REQUIRED ACTION → Please write out exactly the lines of the data below from the line holding "hold / removal: base_q[14] / 480 / 2" through the line holding "6_report: 364 / 0.00272 / 59.8 / 2620", and leave out the rest.

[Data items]
====
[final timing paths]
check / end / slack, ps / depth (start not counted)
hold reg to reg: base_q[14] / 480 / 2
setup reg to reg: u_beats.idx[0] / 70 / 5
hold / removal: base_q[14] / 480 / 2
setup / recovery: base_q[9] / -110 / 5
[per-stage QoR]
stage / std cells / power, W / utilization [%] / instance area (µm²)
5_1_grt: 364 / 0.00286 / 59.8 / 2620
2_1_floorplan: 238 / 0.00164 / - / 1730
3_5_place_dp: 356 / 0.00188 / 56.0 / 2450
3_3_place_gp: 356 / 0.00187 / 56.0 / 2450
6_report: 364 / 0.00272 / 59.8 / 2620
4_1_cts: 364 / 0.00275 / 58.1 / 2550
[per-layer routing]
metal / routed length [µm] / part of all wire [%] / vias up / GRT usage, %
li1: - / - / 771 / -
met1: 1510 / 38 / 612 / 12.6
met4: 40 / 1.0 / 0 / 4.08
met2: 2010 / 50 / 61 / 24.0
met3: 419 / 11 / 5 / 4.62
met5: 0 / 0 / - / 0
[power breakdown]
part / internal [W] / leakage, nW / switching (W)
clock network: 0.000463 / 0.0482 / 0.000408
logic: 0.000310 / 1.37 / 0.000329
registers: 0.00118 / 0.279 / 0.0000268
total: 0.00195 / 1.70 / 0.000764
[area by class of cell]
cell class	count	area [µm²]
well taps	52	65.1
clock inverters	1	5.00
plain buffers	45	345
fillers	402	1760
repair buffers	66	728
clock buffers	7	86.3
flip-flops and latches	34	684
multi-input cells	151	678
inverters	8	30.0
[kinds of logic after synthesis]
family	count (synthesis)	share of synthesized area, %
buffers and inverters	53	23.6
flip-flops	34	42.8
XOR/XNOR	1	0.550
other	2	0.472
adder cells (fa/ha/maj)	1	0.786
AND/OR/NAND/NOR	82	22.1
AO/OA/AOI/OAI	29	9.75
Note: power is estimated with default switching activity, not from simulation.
==> config.mk <==
export PLATFORM = sky130hd
export DESIGN_NAME = hs_node
export DESIGN_NICKNAME = d
export VERILOG_FILES = /design/src/rtl/hs_node_pkg.sv /design/src/rtl/hs_node_ctrl.sv /design/src/rtl/hs_node_store.sv /design/src/rtl/hs_node.sv
export SDC_FILE = /design/constraint.sdc
export NUM_CORES = 1
export LEC_CHECK = 0
export ABC_AREA = 1
export ABC_CLOCK_PERIOD_IN_PS = 2900
export BUFFER_PORTS_ARGS = -buffer_cell sky130_fd_sc_hd__buf_2
export CAP_MARGIN = 20
export CORE_MARGIN = 4
export CORE_UTILIZATION = 46
export DETAILED_ROUTE_END_ITERATION = 10
export GPL_ROUTABILITY_DRIVEN = 0
export HOLD_SLACK_MARGIN = 0.05
export PLACE_DENSITY = 0.84
export SYNTH_ARGS = -nofsm -noshare
export SYNTH_HDL_FRONTEND = slang
export SYNTH_SLANG_ARGS = --single-unit
==> constraint.sdc <==
create_clock -name clk -period 2.9 [get_ports clk]
set_input_delay 0.87 -clock clk [delete_from_list [all_inputs] [get_ports clk]]
set_output_delay 0.87 -clock clk [all_outputs]
set_load 0.05 [all_outputs]
==> src/rtl/hs_node_pkg.sv <==
`timescale 1ns/1ps
package hs_node_pkg;

    // Transform applied to each word as it enters the buffer
    typedef enum logic {
        XF_PASS = 1'b0,
        XF_INC  = 1'b1
    } xform_e;

    // Buffer commands issued by the control logic each cycle
    typedef struct packed {
        logic wr;   // store the incoming word
        logic rd;   // retire the head word
    } buf_cmd_t;

endpackage

==> src/rtl/hs_node_ctrl.sv <==
`timescale 1ns/1ps
module hs_node_ctrl
    import hs_node_pkg::*;
#(
    parameter int DEPTH = 2
) (
    input  logic     clk,
    input  logic     rst,
    input  logic     in_valid,
    input  logic     out_ready,
    output logic     in_ready,
    output logic     out_valid,
    output buf_cmd_t cmd
);

    localparam int CNT_W = $clog2(DEPTH + 1);
    localparam logic [CNT_W:0] LIMIT = (CNT_W + 1)'(DEPTH);

    logic [CNT_W-1:0] cnt_q;
    logic [CNT_W:0]   cnt_next;

    always_comb begin
        out_valid = !rst && (cnt_q != '0) && out_ready;
        cmd.wr    = !rst && in_valid;
        cmd.rd    = out_valid;
        cnt_next  = {1'b0, cnt_q} + (CNT_W + 1)'(cmd.wr) - (CNT_W + 1)'(cmd.rd);
        // promise for next cycle: room must remain after this cycle settles
        in_ready  = !rst && (cnt_next < LIMIT);
    end

    always_ff @(posedge clk) begin
        if (rst) cnt_q <= '0;
        else     cnt_q <= cnt_next[CNT_W-1:0];
    end

    // occupancy bounded
    p_no_overflow_r9: assert property (@(posedge clk) disable iff (rst)
        cnt_q <= CNT_W'(DEPTH));

    // a promise of readiness leaves at least one free entry
    p_ready_promise_r2: assert property (@(posedge clk) disable iff (rst)
        in_ready |=> (cnt_q < CNT_W'(DEPTH)));

    // producer only sends after a promise in the previous cycle
    p_upstream_rule_r6: assert property (@(posedge clk) disable iff (rst)
        in_valid |-> $past(in_ready));

    // no offer without the consumer being ready
    p_valid_needs_ready_r4: assert property (@(posedge clk) disable iff (rst)
        out_valid |-> out_ready);

endmodule

==> src/rtl/hs_node_store.sv <==
`timescale 1ns/1ps
module hs_node_store
    import hs_node_pkg::*;
#(
    parameter int     DATA_W = 8,
    parameter int     DEPTH  = 2,
    parameter xform_e MODE   = XF_INC
) (
    input  logic              clk,
    input  logic              rst,
    input  buf_cmd_t          cmd,
    input  logic [DATA_W-1:0] wr_data,
    output logic [DATA_W-1:0] rd_data
);

    localparam int PTR_W = (DEPTH > 1) ? $clog2(DEPTH) : 1;
    localparam logic [PTR_W-1:0] LAST = PTR_W'(DEPTH - 1);

    logic [DATA_W-1:0] mem [DEPTH];
    logic [PTR_W-1:0]  wr_ptr, rd_ptr;
    logic [DATA_W-1:0] xf_data;

    generate
        if (MODE == XF_INC) begin : g_inc
            assign xf_data = wr_data + DATA_W'(1);
        end else begin : g_pass
            assign xf_data = wr_data;
        end
    endgenerate

    always_ff @(posedge clk) begin
        if (cmd.wr) mem[wr_ptr] <= xf_data;
    end

    always_ff @(posedge clk) begin
        if (rst) begin
            wr_ptr <= '0;
            rd_ptr <= '0;
        end else begin
            if (cmd.wr) wr_ptr <= (wr_ptr == LAST) ? '0 : wr_ptr + PTR_W'(1);
            if (cmd.rd) rd_ptr <= (rd_ptr == LAST) ? '0 : rd_ptr + PTR_W'(1);
        end
    end

    assign rd_data = mem[rd_ptr];

    // head pointer moves only on a retire
    p_head_moves_on_rd_r7: assert property (@(posedge clk) disable iff (rst)
        !cmd.rd |=> $stable(rd_ptr));

endmodule

==> src/rtl/hs_node.sv <==
`timescale 1ns/1ps
module hs_node
    import hs_node_pkg::*;
#(
    parameter int     DATA_W = 8,
    parameter int     DEPTH  = 2,
    parameter xform_e MODE   = XF_INC
) (
    input  logic              clk,
    input  logic              rst,
    input  logic              in_valid,
    input  logic [DATA_W-1:0] in_data,
    output logic              in_ready,
    output logic              out_valid,
    output logic [DATA_W-1:0] out_data,
    input  logic              out_ready
);

    buf_cmd_t cmd;

    hs_node_ctrl #(.DEPTH(DEPTH)) u_ctrl (
        .clk       (clk),
        .rst       (rst),
        .in_valid  (in_valid),
        .out_ready (out_ready),
        .in_ready  (in_ready),
        .out_valid (out_valid),
        .cmd       (cmd)
    );

    hs_node_store #(.DATA_W(DATA_W), .DEPTH(DEPTH), .MODE(MODE)) u_store (
        .clk     (clk),
        .rst     (rst),
        .cmd     (cmd),
        .wr_data (in_data),
        .rd_data (out_data)
    );

    // with no traffic at either side the head word holds
    p_hold_r7: assert property (@(posedge clk) disable iff (rst)
        (!in_valid && !out_valid) |=> $stable(out_data));

endmodule

==> impl_metrics.json <==
{
  "status": "finished, violations left",
  "violations": "negative setup slack",
  "cp-end-kind": "primary output",
  "synthCells": 89,
  "cts.sink_count": 21,
  "rows": 16,
  "hold_violations": 0,
  "clk_pin_slew_ns": 0.11,
  "diodes": 0,
  "yosysSeqAreaShare": 0.595,
  "rsz0062_at_grt": "true",
  "cts-hold-fix-buffers": 0,
  "cts_buffer_depth": 2,
  "tightest_slew_ns": 0.622,
  "grt_max_degree": 13,
  "placed_cells": 143,
  "synth_seq_cells": 21,
  "maxSlewHeadroom": 0.584,
  "r2r-start": "u_ctrl.cnt_q[1]",
  "power_leakage_nw": 0.561,
  "die_w_um": 54.1,
  "fin_area_mm2": 0.00130,
  "grtUsageTotal": 0.158,
  "placed_area_mm2": 0.00118,
  "drt-initial-drc-count": 13,
  "synth_area_leaders": "edfxtp_1 (49%), dfxtp_1 (10%), mux2_2 (9.2%)",
  "vias_per_cell": 4.92,
  "vias": 733,
  "async_reset_ff_frac": 0,
  "core_area_mm2": 0.00198,
  "area.growth.synth_to_final_pct": 33.1,
  "crit_fanout": 3,
  "io_pins": 22,
  "layout.nets": 139,
  "dp_hpwl_mm": 1.34,
  "avgSynthCellArea_um2": 11.0,
  "tns_ns": -0.332,
  "dieHeight_um": 54.1,
  "ys_types": 16,
  "wl_per_cell_um": 12.9,
  "ant_nets": 0,
  "synthFlopType": "edfxtp_1",
  "synth_most_common_cell": "nand2_1",
  "cts-root-buf": "clkbuf_4",
  "yosys.area.top_type": "edfxtp_1",
  "antenna_found_initial": 0,
  "required_ns": 2.03,
  "start_kind": "input port",
  "min_period_ns": 3.23,
  "finalNonFillerCells": 149,
  "grt_remaining_overflow": 0,
  "criticalPathCategory": "in2out",
  "cap_violations": 0,
  "dieArea_mm2": 0.00292,
  "fin_worst_skew_ns": 0.00344,
  "drt_first_pass_iters": 4,
  "synth-edff-count": 16,
  "post-place-ws_ns": -0.568,
  "post-route-period-util": 1.11,
  "tritoncts": "done",
  "drcViolationCount": 0,
  "critical_path_arrival_ns": 2.36,
  "wl_mm": 1.92,
  "worstSetupStartpoint": "rst",
  "h-tree-depth": 1,
  "synth_common_cells": "nand2_1 (18), edfxtp_1 (16), inv_1 (13)",
  "final-max-slew-violation-count": 0,
  "cts-buffers-inserted": 3,
  "setup_slack_ns": -0.332,
  "grt_pass1_wl_mm": 3.07,
  "grt_pass1_vias": 670,
  "hp-start": "u_store.rd_ptr",
  "fmax_mhz": 309,
  "ys.warnings.count": 0,
  "synthDominantCellAreaShare": 0.492,
  "hp-class": "reg2reg",
  "syn_area_um2": 976,
  "drive_gt1_frac": 0.475,
  "syn-num-nets": 105,
  "ir_drop_uv": 272,
  "start_util": 0.492,
  "worstSkewPairLatency_ns": 0.30,
  "portBuffers": 21,
  "setup_viol": 1,
  "power_density_mw_per_mm2": 561
}
cell usage in the layout (no fill, tap or decap), types with 3 or more instances in the layout:
| master | synthesis | layout |
|---|---|---|
| dfxtp_1 | 5 | 3 |
| clkbuf_4 | 0 | 3 |
| nand3_1 | 5 | 5 |
| nand2_1 | 18 | 14 |
| buf_4 | 0 | 9 |
| nor2_1 | 11 | 9 |
| mux2_2 | 8 | 8 |
| inv_1 | 13 | 9 |
| edfxtp_1 | 16 | 16 |
| buf_2 | 0 | 18 |
where the power goes:
part	internal [W]	leakage, nW	switching, W	total [W]
Combinational	0.0000914	0.354	0.000143	0.000235
Clock	0.0000514	0.0177	0.0000841	0.000136
Sequential	0.000344	0.189	0.0000134	0.000358
state kept, by name (all words and copies together), names as in the netlist, named ones only:
| register | count |
|---|---|
| u_ctrl.cnt_q | 2 |
| u_store.mem | 16 |
| u_store.rd_ptr | 1 |
| u_store.wr_ptr | 1 |
worst paths after layout:
check | end | slack, ns | cells past startpoint
worst max-delay path | in_ready | -0.33 | 11
worst min-delay path | register | 0.52 | 2
worst max register to register | u_ctrl.cnt_q[1] | 0.84 | 12
worst min register to register | register | 0.52 | 2
metrics by stage:
step	power, W	utilization	hold WS (ns)
after floorplan	0.000503	-	0.465
after global placement	0.000549	0.595	0.478
after detailed placement	0.000557	0.595	0.495
after CTS	0.000713	0.644	0.522
after global routing	0.000760	0.655	0.580
final	0.000728	0.655	0.516
layer usage:
metal,global-route usage,up-vias,share of wire
li1,-,360,-
met1,0.178,334,0.39
met2,0.252,28,0.48
met4,0.112,0,0.060
met5,0,-,0
met3,0.0499,11,0.066
logic make-up after synthesis:
family,after synthesis,synth area share
buffers and inverters,14,0.0615
multiplexers,8,0.0923
AO/OA/AOI/OAI,4,0.0205
XOR/XNOR,3,0.0269
adder cells (fa/ha/maj),4,0.0590
flip-flops,21,0.595
AND/OR/NAND/NOR,35,0.145
layout make-up:
| type | count | area [um^2] |
|---|---|---|
| fill | 148 | 683 |
| clock inverter | 1 | 5.00 |
| sequential | 21 | 583 |
| tap | 27 | 33.8 |
| timing repair buffer | 30 | 199 |
| clock buffer | 3 | 22.5 |
| multi-input combinational | 54 | 402 |
| inverter | 13 | 53.8 |
critical path, stage by stage:
cell,delay [ns]
buf_8,0.11
inv_4,0.05
nand2_4,0.06
ha_4,0.28
inv_4,0.03
ha_4,0.15
fa_2,0.53
inv_2,0.04
nand2_2,0.07
nor2_4,0.04
buf_6,0.14
what timing repair did:
action	4_1_cts	5_1_grt
buffers inserted	1	1
endpoints found under the setup margin	1	1
gates resized for setup	17	7
pin swaps	4	5
endpoints found under the hold margin	0	0
No activity file was read; power rests on OpenSTA's default activity.
$ cat src/rtl/irq_ctl_pkg.sv
package irq_ctl_pkg;

  // width of an index that selects one of n items (at least one bit)
  function automatic int sel_width(input int n);
    return (n > 1) ? $clog2(n) : 1;
  endfunction

  // width of a counter that must hold the value n
  function automatic int cnt_width(input int n);
    return $clog2(n + 1);
  endfunction

endpackage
====
RESPONSE AREA →
hold / removal: base_q[14] / 480 / 2
setup / recovery: base_q[9] / -110 / 5
[per-stage QoR]
stage / std cells / power, W / utilization [%] / instance area (µm²)
5_1_grt: 364 / 0.00286 / 59.8 / 2620
2_1_floorplan: 238 / 0.00164 / - / 1730
3_5_place_dp: 356 / 0.00188 / 56.0 / 2450
3_3_place_gp: 356 / 0.00187 / 56.0 / 2450
6_report: 364 / 0.00272 / 59.8 / 2620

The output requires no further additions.